Radar Jember - Dulu di sebuah sudut Dusun Sumuran, Desa/Kecamatan Ajung, ada rumah yang atapnya ringkih.
Setelah bertahun-tahun berjibaku dan bertahan di tengah keterbatasan, kini kesabarannya berbuah manis.
Siang itu mentari di Desa Ajung terasa berbeda bagi Asmawati. Perempuan berusia 51 tahun ini berdiri di depan huniannya yang kini telah bersalin rupa.

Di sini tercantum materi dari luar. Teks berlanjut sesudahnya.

From an optimization exercise on the open Yosys and OpenROAD flow, aimed at small area; shortcuts taken in it are not production practice. At most, simulation tests tie the RTL to the original design; equivalence was not proved. The RTL of runs 3 and 4 was laid out without a check of its function. The clock cells of runs 3 to 6 come from the design's own scripts or RTL, not from TritonCTS. The clock port is modelled as an ideal driver, which makes a skipped or thinned clock tree look cheaper than it is; a real chip needs a root buffer or a tree. Power figures rest on the tool's default switching activity, not on a simulated workload.

## run.sh

```bash
#!/bin/bash
# synth_recipe.tcl (not shown) runs the flow's synth.tcl, then flattens the netlist and writes it again
# the make line also repeats each setting of config.mk as NAME=value (left out here)
make -C /OpenROAD-flow-scripts/flow DESIGN_CONFIG=/design/flow/config.mk WORK_HOME=/design/flow/orfs CLKGATE_MAP_FILE= SYNTH_SCRIPT=/design/flow/synth_recipe.tcl finish
```

## config.mk

```make
export PLATFORM = sky130hd
export DESIGN_NAME = alarm_clock_pv
export DESIGN_NICKNAME = alarm_clock_pv
export VERILOG_FILES = /design/flow/design.v
export SDC_FILE = /design/flow/constraint.sdc
export NUM_CORES = 4
export LEC_CHECK = 0
export CAP_MARGIN = 20
export CORE_MARGIN = 2
export CORE_UTILIZATION = 40
export SLEW_MARGIN = 20
```

## constraint.sdc

```tcl
create_clock -name core_clock -period 50.0 [get_ports {CLK}]
set_input_delay 10.0000 -clock core_clock [delete_from_list [all_inputs] [get_ports {CLK}]]
set_output_delay 10.0000 -clock core_clock [all_outputs]
set_load 0.01 [all_outputs]
```

## design.v

```verilog
module alarm_clock_pv (input CLK,SW5,SW4,SW3,SW2,SW1,SW0,KEY1,KEY0,
output logic [6:0] SEC_LSB,SEC_MSB,MIN_LSB,MIN_MSB,HR_LSB,HR_MSB,
output logic LED7,LED5,LED4,LED3,LED2,LED1,LED0);
function automatic [3:0] nx13(input [3:0] q);
  nx13 = {((q[2])), ((q[1])), ((q[0])), ~((q[3] & ~q[0]) | (~q[3] & q[0]) | (~q[2] & q[1] & ~q[0]))};
endfunction
function automatic last13(input [3:0] q);
  last13 = ((q[3] & ~q[2] & ~q[0]));
endfunction
function automatic [2:0] nx7(input [2:0] q);
  nx7 = {((q[1])), ((q[0])), ((~q[2] & ~q[0]) | (q[2] & q[0]))};
endfunction
function automatic last7(input [2:0] q);
  last7 = ((q[2] & ~q[1] & ~q[0]));
endfunction
function automatic [3:0] nxo(input [3:0] q);
  nxo = {((q[2])), ((q[1])), ((q[0])), ((~q[3] & q[2]) | (~q[3] & ~q[0]) | (~q[2] & q[1]))};
endfunction
function automatic is9(input [3:0] q);
  is9 = ((q[3] & ~q[2] & ~q[0]));
endfunction
function automatic is3(input [3:0] q);
  is3 = ((~q[3] & q[2] & ~q[1]));
endfunction
function automatic is0o(input [3:0] q);
  is0o = ((~q[3] & ~q[1] & ~q[0]));
endfunction
function automatic [2:0] nxj(input [2:0] q);
  nxj = {((q[1])), ((q[0])), ((~q[2]))};
endfunction
function automatic is5(input [2:0] q);
  is5 = ((q[2] & ~q[1]));
endfunction
function automatic is0j(input [2:0] q);
  is0j = ((~q[2] & ~q[0]));
endfunction
function automatic [1:0] nxh(input [1:0] q);
  nxh = {((~q[1] & q[0])), ((~q[1]))};
endfunction
function automatic is2(input [1:0] q);
  is2 = ((q[1]));
endfunction
function automatic is0h(input [1:0] q);
  is0h = ((~q[0]));
endfunction
function automatic [6:0] sego(input [3:0] q);
  sego = {((~q[3] & ~q[2] & ~q[1]) | (q[3] & q[1] & ~q[0])), ((~q[1] & q[0]) | (q[1] & ~q[0])), ((~q[3] & q[0]) | (q[3] & ~q[2]) | (q[2] & q[1] & ~q[0])), ((~q[2] & q[0]) | (q[2] & q[1] & ~q[0])), ((~q[3] & q[1] & ~q[0])), ((q[2] & q[1] & q[0])), ((~q[2] & q[0]))};
endfunction
function automatic [6:0] segj(input [2:0] q);
  segj = {((~q[2] & ~q[1])), ((q[0])), ((q[2]) | (~q[1] & q[0])), ((~q[1] & q[0]) | (q[1] & ~q[0])), ((~q[2] & q[1])), ((q[2] & ~q[1])), ((~q[1] & q[0]) | (q[1] & ~q[0]))};
endfunction
function automatic [6:0] segh(input [1:0] q);
  segh = {((~q[1])), ((q[0])), ((~q[1] & q[0])), ((~q[1] & q[0])), ((q[1])), (1'b0), ((~q[1] & q[0]))};
endfunction
function automatic [1:0] nx4(input [1:0] q);
  nx4 = {((q[0])), ((~q[1]))};
endfunction
function automatic last4(input [1:0] q);
  last4 = ((q[1] & ~q[0]));
endfunction
function automatic [3:0] nx15(input [3:0] q);
  nx15 = {((q[2])), ((q[1])), ((q[0])), ((~q[3] & ~q[0]) | (q[3] & q[0]))};
endfunction
function automatic last15(input [3:0] q);
  last15 = ((q[3] & ~q[2] & ~q[1] & ~q[0]));
endfunction
logic p; logic [3:0] m13; logic [2:0] m7;
always_ff @(posedge CLK or posedge SW0)
  if (SW0) begin p <= 1'b0; m13 <= 4'd0; m7 <= 3'd0; end
  else begin p <= ~p; m13 <= nx13(m13); m7 <= nx7(m7); end
wire tick1 = ~p & last13(m13);
wire tick2 = ~p & last7(m7);
wire tick = (SW1 | SW2) ? tick2 : tick1;
wire minset_in = ~SW3 & ~KEY1;
wire hrset_in  = SW3 & ~KEY1;
logic [3:0] tso, tmo, tho; logic [2:0] tst, tmt; logic [1:0] tht;
wire t_minset = SW1 & minset_in;
wire t_hrset  = SW1 & hrset_in;
wire ts_step = tick & SW4;
wire ts_wrap = ts_step & is9(tso) & is5(tst);
wire tm_step = (t_minset ? tick : ts_wrap) & (SW4 | t_minset);
wire tm_wrap = tm_step & is9(tmo) & is5(tmt);
wire th_step = (t_hrset ? tick : tm_wrap) & (SW4 | t_hrset);
wire th_23 = is3(tho) & is2(tht);
always_ff @(posedge CLK or posedge SW0)
  if (SW0) begin tso <= 4'd0; tst <= 3'd0; tmo <= 4'd0; tmt <= 3'd0; tho <= 4'd0; tht <= 2'd0; end
  else begin
    if (ts_step) begin tso <= nxo(tso); if (is9(tso)) tst <= nxj(tst); end
    if (tm_step) begin tmo <= nxo(tmo); if (is9(tmo)) tmt <= nxj(tmt); end
    if (th_step) begin
      if (th_23) begin tho <= 4'd0; tht <= 2'd0; end
      else begin tho <= nxo(tho); if (is9(tho)) tht <= nxh(tht); end
    end
  end
logic [1:0] as4; logic [3:0] as15;
logic [3:0] amo, aho; logic [2:0] amt; logic [1:0] aht;
wire a_run = ~KEY1;
wire a_minset = SW2 & minset_in;
wire a_hrset  = SW2 & hrset_in;
wire as_step = tick & a_run;
wire as_wrap = as_step & last4(as4) & last15(as15);
wire am_step = (a_minset ? tick : as_wrap) & a_run;
wire am_wrap = am_step & is9(amo) & is5(amt);
wire ah_step = (a_hrset ? tick : am_wrap) & a_run;
wire ah_23 = is3(aho) & is2(aht);
always_ff @(posedge CLK or posedge SW0)
  if (SW0) begin as4 <= 2'd0; as15 <= 4'd0; amo <= 4'd0; amt <= 3'd0; aho <= 4'd0; aht <= 2'd0; end
  else if (~KEY0) begin as4 <= 2'd0; as15 <= 4'd0; amo <= 4'd0; amt <= 3'd0; aho <= 4'd0; aht <= 2'd0; end
  else begin
    if (as_step) begin as4 <= nx4(as4); as15 <= nx15(as15); end
    if (am_step) begin amo <= nxo(amo); if (is9(amo)) amt <= nxj(amt); end
    if (ah_step) begin
      if (ah_23) begin aho <= 4'd0; aht <= 2'd0; end
      else begin aho <= nxo(aho); if (is9(aho)) aht <= nxh(aht); end
    end
  end
wire alrm = SW4 & SW5 & KEY0 & (aho == tho) & (aht == tht) & (amo == tmo) & (amt == tmt)
            & ~(is0o(tho) & is0h(tht)) & ~(is0o(tmo) & is0j(tmt));
logic f;
always_ff @(posedge CLK or posedge SW0)
  if (SW0) begin f <= 1'b0; LED7 <= 1'b0; end
  else if (tick2) begin
    if (alrm) f <= ~f;
    LED7 <= alrm & f;
  end
assign SEC_LSB = SW2 ? 7'b1000000 : sego(tso);
assign SEC_MSB = SW2 ? 7'b1000000 : segj(tst);
assign MIN_LSB = sego(SW2 ? amo : tmo);
assign MIN_MSB = segj(SW2 ? amt : tmt);
assign HR_LSB = sego(SW2 ? aho : tho);
assign HR_MSB = segh(SW2 ? aht : tht);
always_comb begin
  LED0 = 0; LED1 = 0; LED2 = 0; LED3 = 0; LED4 = 0; LED5 = 0;
  if (SW5) LED5 = 1;
  if (SW4) LED4 = 1;
  if (SW3) LED3 = 1;
  if (SW2) LED2 = 1;
  if (SW1) LED1 = 1;
  if (SW0) LED0 = 1;
end
endmodule
```

==> results of run 1 <==
==> area by class of cell <==
class | count | area (um2)
fill | 694 | 3610
multi-input combinational | 232 | 1610
sequential | 49 | 1230
timing repair buffer | 57 | 568
tap | 99 | 124
inverter | 19 | 72.6
clock buffer | 5 | 68.8
clock inverter | 3 | 50.0
==> per-layer routing <==
metal  GRT usage  up-vias  share of wire
met1       0.247     1172           0.51
met5           0        -              0
met4      0.0265        0         0.0034
met3      0.0299        2          0.029
li1            -     1215              -
met2       0.252       42           0.46
==> registers in the layout (all words and copies together) (netlist names) <==
name  flops
LED7      1
aho       4
aht       2
amo       4
amt       3
as15      4
as4       2
f         1
m13       4
m7        3
p         1
tho       4
tht       2
tmo       4
tmt       3
tso       4
tst       3
==> power groups by stage <==
stage / clock network [mW] / registers, mW / logic (mW)
after detailed placement: 0 / 0.0454 / 0.0196
after global routing: 0.0321 / 0.0451 / 0.0214
final: 0.0292 / 0.0446 / 0.0194
after CTS: 0.0303 / 0.0446 / 0.0197
after floorplan: 0 / 0.0431 / 0.0135
after global placement: 0 / 0.0454 / 0.0194
==> logic make-up (layout without fill, tap and decap cells) <==
| kind of cell | after synthesis | after routing | synth area share |
|---|---|---|---|
| AO/OA/AOI/OAI | 62 | 62 | 0.145 |
| XOR/XNOR | 17 | 17 | 0.0485 |
| adder cells (fa/ha/maj) | 2 | 2 | 0.00816 |
| buffers and inverters | 49 | 84 | 0.0763 |
| flip-flops | 49 | 49 | 0.400 |
| multiplexers | 36 | 36 | 0.124 |
| other | 1 | 1 | 0.00122 |
| AND/OR/NAND/NOR | 114 | 114 | 0.197 |
==> Yosys cell counts (4+ instances only) <==
master / instances / area share
nor4_1: 6 / 0.012
nand2b_1: 4 / 0.0082
buf_4: 11 / 0.027
xnor2_1: 11 / 0.031
nand2_1: 19 / 0.023
clkbuf_1: 15 / 0.018
nand3_1: 6 / 0.0098
nor3b_1: 6 / 0.015
nand4_1: 5 / 0.010
xor2_1: 6 / 0.017
dfrtp_1: 49 / 0.40
o21bai_1: 5 / 0.012
nor2_1: 35 / 0.043
nor3_1: 8 / 0.013
nor2b_1: 10 / 0.020
mux2i_1: 22 / 0.072
a211oi_1: 5 / 0.012
o21ai_0: 17 / 0.028
mux2_2: 13 / 0.048
inv_1: 19 / 0.023
a21oi_1: 9 / 0.015
o22ai_1: 5 / 0.010
==> stage by stage <==
step	instances	area (um2)	hold slack, ns
6_report	464	3720	0.390
5_1_grt	464	3720	0.404
4_1_cts	464	3720	0.392
3_5_place_dp	456	3600	0.367
3_3_place_gp	456	3600	0.354
2_1_floorplan	330	3070	0.350
==> path summary, 6_finish.rpt <==
check,slack [ns],startpoint,cells past startpoint,end
worst max-delay path,27.78,SW2,6,MIN_LSB[6]
max in group asynchronous,39.32,SW0,2,tmt[2]
worst min-delay path,0.39,m13[1],0,m13[2]
min in group asynchronous,10.18,SW0,2,m13[2]
worst min register to register,0.39,m13[1],0,m13[2]
worst max register to register,47.22,p,5,tht[1]
==> worst register-to-register path: stages (launching register included) <==
cell     delay, ns
dfrtp_1       0.41
or4b_1        0.72
mux2_2        0.41
or4b_4        0.58
a21oi_2       0.20
mux2_2        0.34
==> cell usage in the layout, fill, tap and decap left out, types with 2 or more instances in the layout <==
cell / Yosys / final
clkbuf_8: 0 / 5
xor2_1: 6 / 6
nor4_1: 6 / 6
or4b_4: 2 / 2
o221a_2: 2 / 2
a31oi_1: 2 / 2
and2_4: 2 / 2
nor3_1: 8 / 8
nor2_1: 35 / 35
o311ai_2: 2 / 2
nand3_1: 6 / 6
xnor2_1: 11 / 11
o21bai_1: 5 / 5
and2_1: 2 / 2
nand2b_1: 4 / 4
a211oi_1: 5 / 5
nand2_1: 19 / 19
inv_1: 19 / 18
or4b_1: 2 / 2
o22a_1: 2 / 2
dfrtp_1: 49 / 49
nand4_1: 5 / 5
a21oi_1: 9 / 9
ha_1: 2 / 2
a32oi_1: 2 / 2
clkdlybuf4s50_1: 0 / 56
mux2i_1: 22 / 22
mux2_2: 13 / 13
o21ai_0: 17 / 17
or3_1: 2 / 2
o22ai_1: 5 / 5
nor3b_1: 6 / 6
nor2b_1: 10 / 10
==> out/results.txt, run 1 <==
First-pass GRT wire length = 11300 um
Buffers inserted during post-CTS setup optimization = 0
Syn Inst Count = 330
Minimum setup slack after placement = 27.78 ns
Sequential fraction of the synthesis area = 0.400
H-tree depth reported by CTS = 2
Utilization after layout = 0.507
EDFF count, synth = 0
Endpoint type of the worst setup path = output port
Count of nets after finishing = 375
Total power per unit cell area = 25.1 nW/um2
Arrival time at the worst endpoint = 12.22 ns
Final critical path time including I/O delays and setup = 22.22 ns
WP buf/inv = 3
Post-synthesis async set-or-reset flop share = 1.00
Max Slew Vio Count = 0
Count of unresolved DRC violations after routing = 0
Boundary pin count = 58
Number of buffers between clock root and the deepest sink = 2
Startpoint type of the worst setup path = primary input
Die Outline Area = 8390 um2
Core outline area = 7330 um2
DRT Wirelength = 6690 um
Diodes inserted = 0
Maximum frequency from static timing analysis = 45.0 MHz
Number of sinks driven by the clock tree = 49
Comb power frac = 0.208
Yosys warns = 1
Switching share of power = 0.280
TritonCTS clock tree = done
CTS Buf Count = 5
Post-cts sizing count = 0
Placer Congestion = 0.739
Fraction of final layout cells sized beyond drive strength 1 = 0.101
Combined global-route utilization of all metal layers = 0.165
Cell Chain, Critical Path = clkdlybuf4s50_1 > buf_4 > mux2i_1 > nand2b_1 > o21ai_0 > clkdlybuf4s50_1
Slowest Stage Delay on Critical Path = 0.57 ns
Dominant synthesized flop cell = dfrtp_1
Critical path class = in -> out
Setup slack of the critical path after layout = 27.78 ns
Max-capacitance violation count = 0
Post-synthesis to final-layout area growth = 21.2%
Effective utilization at floorplan = 0.419
Yosys cell types = 54
Latest clock arrival within the worst-skew pair = 0.30 ns
Number of buffers inserted for hold repair after clock tree synthesis = 0
Total congestion overflow after global routing = 0
Height of the die = 91.6 um
Final HPWL DP = 4880 um
Power share of the sequential group = 0.479
Worst Path Max Fanout = 35
Leak pwr = 1.55 nW
Kind of cell adding the most delay to the critical path = buffers and inverters
Cell Area, Synth = 3070 um2
Total Power Consumption = 93.2 uW
Post-DRT Antenna Nets = 0
CP dominant cell by count = clkdlybuf4s50_1
Synthesized net count = 341
Transition time at the pin with the least slew margin = 0.841 ns
Status = timing/DRC/antenna clean
Worst Skew = 0.0120 ns
First-pass DRT Iterations = 4
Port bufs = 56
Maximum number of pins on one net before global-route repair = 50
Slew margin rel. = 0.439
Clock network power share = 0.314
Required time of the critical path = 40.00 ns
Via count of the first global-routing pass = 2220
Cell-internal power = 67.1 uW
X dimension of the die = 91.6 um
Net switching component of the power = 26.2 uW
Detail-routed net length per standard cell = 14.4 um
Root cell of the clock tree = clkbuf_8
Critical path's slowest cell = clkdlybuf4s50_1
Row count = 31
Antenna violations before repair = 0
Hold/Removal Path Class = reg -> reg
IR Drop Worst-Case VDD = 14.3 uV
Final period utilization = 0.444
Sum of negative setup slack = 0 ns
Clock-pin slew on the worst setup and hold paths = 0.10 ns
# setup viols final = 0
Average instance area after synthesis = 9.30 um2
Number of hold violations in the final report = 0
Via total after detailed routing = 2431
Iter 0 DRT Violations = 61
Post-DR vias/cell = 5.24
Synthesis-stage register bit count = 49
Unrepaired setup endpoints after global routing = no
==> run 2: changes to the inputs <==
==> flow/run.sh (new file) <==
#!/bin/bash
# Own layout flow: the standard flow, with an area-oriented synthesis
# (ABC area script, no half-adder extraction), the smallest buffer on
# every port and a smaller clock tree. Each tool's output goes to a log here.
set -uo pipefail
R=orfs/results/$FLOW_PLATFORM/alarm_clock_pv/base

bash standard.sh synth > log_1_standard_synth.log 2>&1 || exit 1
cp $R/1_2_yosys.v std_1_2_yosys.v

# 2. own synthesis: same yosys script with another ABC script and no adder mapping
rm -rf myscripts; cp -r $FLOW_HOME/scripts myscripts
cp flow/abc_area.script myscripts/abc_speed.script
mkdir -p std_results; cp $R/1_* std_results/
rm -f $R/1_*
if bash standard.sh ADDER_MAP_FILE= SCRIPTS_DIR=$PWD/myscripts synth > log_2_own_synth.log 2>&1 \
   && python3 flow/cmpff.py std_1_2_yosys.v $R/1_2_yosys.v > log_2_cmpff.log 2>&1; then
  echo "own synthesis used" >> log_2_cmpff.log
else
  echo "own synthesis rejected, using the standard one" >> log_2_cmpff.log
  rm -f $R/1_*; cp std_results/1_* $R/
fi

# 3. layout
bash standard.sh \
  BUFFER_PORTS_ARGS="-buffer_cell sky130_fd_sc_hd__buf_1" \
  CTS_ARGS="-sink_clustering_enable -repair_clock_nets -dont_use_dummy_load -buf_list sky130_fd_sc_hd__clkbuf_8 -sink_clustering_size 30 -sink_clustering_max_diameter 100" \
  finish > log_3_layout.log 2>&1
==> flow/abc_area.script (new file) <==
strash
&get -n
&deepsyn -T 20
&put
dch -f
amap
==> flow/cmpff.py (new file) <==
# Compare the flip-flops of two synthesized netlists: same instance names, same cell
# types up to drive strength. Exit 1 if they differ.
import re, sys
def ffs(path):
    src = open(path).read()
    out = {}
    for typ, name in re.findall(r'^\s*(sky130_fd_sc_hd__\w+)\s+(\\?\S+)\s*\(', src, re.M):
        base = re.sub(r'_\d+$', '', typ)
        if re.search(r'__(df|sdf|edf|dl|sedf)', typ):
            out[name] = base
    return out
a, b = ffs(sys.argv[1]), ffs(sys.argv[2])
if a != b or not a:
    print('flip-flops differ:', len(a), len(b), sorted(set(a.items()) ^ set(b.items()))[:10])
    sys.exit(1)
print('flip-flops match:', len(a))
==> standard.sh (new file) <==
#!/bin/bash
# synth_recipe.tcl (not shown) runs the flow's synth.tcl, then flattens the netlist and writes it again
# the make line also repeats each setting of config.mk as NAME=value (left out here)
make -C /OpenROAD-flow-scripts/flow DESIGN_CONFIG=/design/flow/config.mk WORK_HOME=/design/flow/orfs CLKGATE_MAP_FILE= SYNTH_SCRIPT=/design/flow/synth_recipe.tcl "${@:-finish}"
removed: run.sh
==> run 2 against run 1 <==
Against the previous run: final cell count down 3.2%; flip-flop and latch count unchanged; clock power down 28%; critical endpoint is now MIN_LSB[4]; worst setup slack better by 0.28 ns; critical path depth up 3; synthesized cell count down 2.7%; sequential share of layout area up 9.1 points; global-route usage up 2.2 points; first-iteration DRC count up 110%; critical path type unchanged; largest power group unchanged; clock skew up 0.0082 ns; still clean; non-clock buffer count unchanged.
==> out/results.txt, run 2 <==
Status = timing/DRC/antenna clean
Post-cts sizing count = 0
Worst Setup SP = SW2
Cell Area, Synth = 2610 um2
Worst Path Max Fanout = 21
First-pass DRT Iterations = 4
Dominant synthesized flop cell = dfrtp_1
Startpoint type of the worst setup path = primary input
Fraction of final layout cells sized beyond drive strength 1 = 0.0188
Effective utilization at floorplan = 0.412
Post-synthesis to final-layout area growth = 11.5%
Hold/Removal Path Class = reg -> reg
Row count = 29
Top-count cell post-synth = clkinv_1
Height of the die = 84.8 um
Sum of negative setup slack = 0 ns
Via total after detailed routing = 2441
DRT Wirelength = 6340 um
Maximum frequency from static timing analysis = 45.6 MHz
Post-DR vias/cell = 5.44
Final critical path time including I/O delays and setup = 21.94 ns
H-tree depth reported by CTS = 2
Instance area after placement = 2850 um2
Utilization after layout = 0.459
Post-DRT Antenna Nets = 0
Final period utilization = 0.439
Average instance area after synthesis = 8.14 um2
Max Slew Vio Count = 0
Number of hold violations in the final report = 0
Placed instance count = 444
Final instance count without filler cells = 449
First-pass GRT wire length = 10800 um
Area of all placed cells without fillers = 2920 um2
Leak pwr = 1.11 nW
Total congestion overflow after global routing = 0
Slowest Stage Delay on Critical Path = 0.49 ns
Final HPWL DP = 4720 um
Number of sinks driven by the clock tree = 49
IR Drop Worst-Case VDD = 12.8 uV
# setup viols final = 0
Setup slack of the critical path after layout = 28.06 ns
Flop2flop setup slack = 45.08 ns
Area leader, netlist = dfrtp_1
X dimension of the die = 84.8 um
Placer Congestion = 0.835
Yosys warns = 1
Syn Inst Count = 321
Core outline area = 6350 um2
Iter 0 DRT Violations = 130
Minimum setup slack after placement = 28.11 ns
Critical path class = in -> out
Boundary pin count = 58
Root cell of the clock tree = clkbuf_8
Commonest cells post-synth = clkinv_1, nor2_1, dfrtp_1
Number of buffers inserted for hold repair after clock tree synthesis = 0
Kind of cell adding the most delay to the critical path = buffers and inverters
Endpoint type of the worst setup path = output port
FF-to-FF Start = m7[2]
Port bufs = 56
Register cell area after layout = 1230 um2
Synthesis-stage register bit count = 49
Worst Skew = 0.0202 ns
TritonCTS clock tree = done
Cell Chain, Critical Path = buf_1 > buf_4 > clkinv_1 > o22ai_1 > clkinv_1 > nor2_1 > nor2_1 > o22ai_1 > buf_1
Latest clock arrival within the worst-skew pair = 0.31 ns
Diodes inserted = 0
Post-synthesis async set-or-reset flop share = 1.00
Required time of the critical path = 40.00 ns
Terminating pin of the worst hold path = m7[2]
End of the worst register-to-register path = tht[1]
Via count of the first global-routing pass = 2248
Detail-routed net length per standard cell = 14.1 um
Final-layout fill cell count = 664
Total power per unit cell area = 30.0 nW/um2
Clock-pin slew on the worst setup and hold paths = 0.10 ns
Buffers inserted during post-CTS setup optimization = 0
Combined global-route utilization of all metal layers = 0.187
Arrival time at the worst endpoint = 11.94 ns
Synth area leaders = dfrtp_1, o22ai_1, clkinv_1
Maximum number of pins on one net before global-route repair = 50
Transition time at the pin with the least slew margin = 0.888 ns
WP buf/inv = 5
Reg2Reg Depth = 20
Synthesized net count = 330
Instance count along the most critical hold path = 0
Unrepaired setup endpoints after global routing = no
Worst hold start = m7[1]
Most common cell after layout, fill and taps aside = clkinv_1
Antenna violations before repair = 0
Area share of the largest cell type after synthesis = 0.469
Die Outline Area = 7200 um2
Count of unresolved DRC violations after routing = 0
EDFF count, synth = 0
Most frequent cells in the layout = clkinv_1, buf_1, nor2_1
Number of buffers between clock root and the deepest sink = 2
CTS Buf Count = 5
Sequential fraction of the synthesis area = 0.469
Max-capacitance violation count = 0
Slew margin rel. = 0.402
Critical path's slowest cell = clkinv_1
Yosys cell types = 30
Count of nets after finishing = 383
Area of the multi-input gates = 1060 um2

Memorinya mendadak mundur ke masa-masa sulit, saat rumahnya masih berupa bangunan lusuh tanpa alas lantai yang layak.
Saat itu, tanah yang dingin adalah kawan setianya saat terlelap. Jika hujan datang menyapa, alih-alih memberikan kesejukan, ia justru membawa kecemasan.
Genting yang pecah di sana-sini membuat air hujan bebas menembus masuk. Membasahi setiap sudut ruangan yang mayoritas masih terbuat dari bambu dan kayu.
Kondisi itu membuat definisi "layak" adalah kemewahan yang sulit digapai oleh keluarga kecil di di Kecamata Ajung.
Bahkan saat angin kencang menerjang, bangunan itu seolah mengerang dan menebar ancaman akan ambruk sewaktu-waktu di saat penghuninya terlelap dalam lelah setelah seharian sang istri menjaga warung/toko dan si suami bekerja serabutan.
Namun, Sabtu siang, kala itu (13/9/2025) menjadi titik balik yang abadi dalam ingatan Asmawati.
Melalui program rehabilitasi Rumah Tinggal Layak Huni (Rutilahu) hasil sinergi Pemerintah Provinsi Jawa Timur, TNI, dan Pemkab Jember, rumah yang dulunya tanpa alas keramik dan tanpa fasilitas MCK itu kini telah tegak berdiri dengan kokoh.
Tangis haru Asmawati pecah saat Gubernur Jawa Timur Khofifah Indar Parawansa bersama Bupati Jember Muhammad Fawait hadir langsung meresmikan hunian barunya.
"Saya bersyukur, dikasih bantuan renovasi rumah ini, terimakasih banyak," ucap Asmawati sambil menyeka air mata bahagianya.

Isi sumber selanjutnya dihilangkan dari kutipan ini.